Classroom Glossary Public page

Lab 9.1: Stack Canaries and CFI Shadow Stack

806 words

Total points: 25
Estimated time: 3.5 hours
Prerequisites: Labs 7-8 complete; PMP W^X policy active; compiler pipeline from Labs 3-5


Overview

This lab adds compiler-emitted stack canaries and a PMP-protected software CFI shadow stack to Virtus OS v2. You will verify that both defenses are active on DE10-Nano by demonstrating a simulated exploit that is blocked at each layer.


Part A: Compiler-emitted stack canaries (10 pts)

A1: Canary global and initialization (2 pts)

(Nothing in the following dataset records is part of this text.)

--- src/verilog/ret_rot_pkg.sv ---
// constants and types for the return and rotate execution block
package ret_rot_pkg;
    localparam int DATA_W = 8;
    localparam int FILE_ADDR_W = 7;
    localparam int PC_W = 15;
    localparam int GLOBAL_INT_ENABLE_BIT = 7;
    localparam logic [DATA_W-1:0] INTR_CTRL_SET_MASK =
        DATA_W'(1'h1) << GLOBAL_INT_ENABLE_BIT;
    localparam logic DEST_WORKING = 1'h0;
    localparam logic DEST_FILE = 1'h1;
    localparam int RETURN_CYCLES = 2;
    localparam int ROTATE_CYCLES = 1;

    typedef enum logic [2:0]
    {
        OP_NONE = 3'h0,
        OP_RETURN_FROM_INTERRUPT = 3'h1,
        OP_RETURN = 3'h2,
        OP_RETURN_WITH_LITERAL = 3'h3,
        OP_ROTATE_LEFT_CARRY = 3'h4
    } op_type;

    typedef enum logic
    {
        ST_IDLE = 1'h0,
        ST_FLUSH = 1'h1
    } state_type;
endpackage

--- src/verilog/rotate_left_carry.sv ---
// one-bit left rotate through the carry flag
`timescale 1ns/1ps
module rotate_left_carry #(
    parameter int WIDTH = 8
) (
    input wire logic [WIDTH-1:0] operand,
    input wire logic carry_old,
    output logic [WIDTH-1:0] result,
    output logic carry_new
);
    always_comb
    begin
        result = {operand[WIDTH-2:0], carry_old};
        carry_new = operand[WIDTH-1];
    end
endmodule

Add a global variable uint32_t __stack_chk_guard to the Virtus OS v2 kernel. Initialize it at boot with a value that is:

  • Non-zero (zero canaries are trivially bypassable)
  • Not a valid instruction encoding (to prevent partial overwrites that happen to create a valid-looking canary)
  • For this lab: use the fixed value 0xDEADC0DE (not random; the lab verifies detection, not randomness)

For production: replace with a value from a hardware entropy source or a LFSR seeded at boot.

A2: Canary prologue/epilogue in the compiler (6 pts)

Modify your CSA-201 compiler (from Labs 3-5) to emit canary code in every function that has a local buffer (any function with stack-allocated arrays or variables of size > 8 bytes).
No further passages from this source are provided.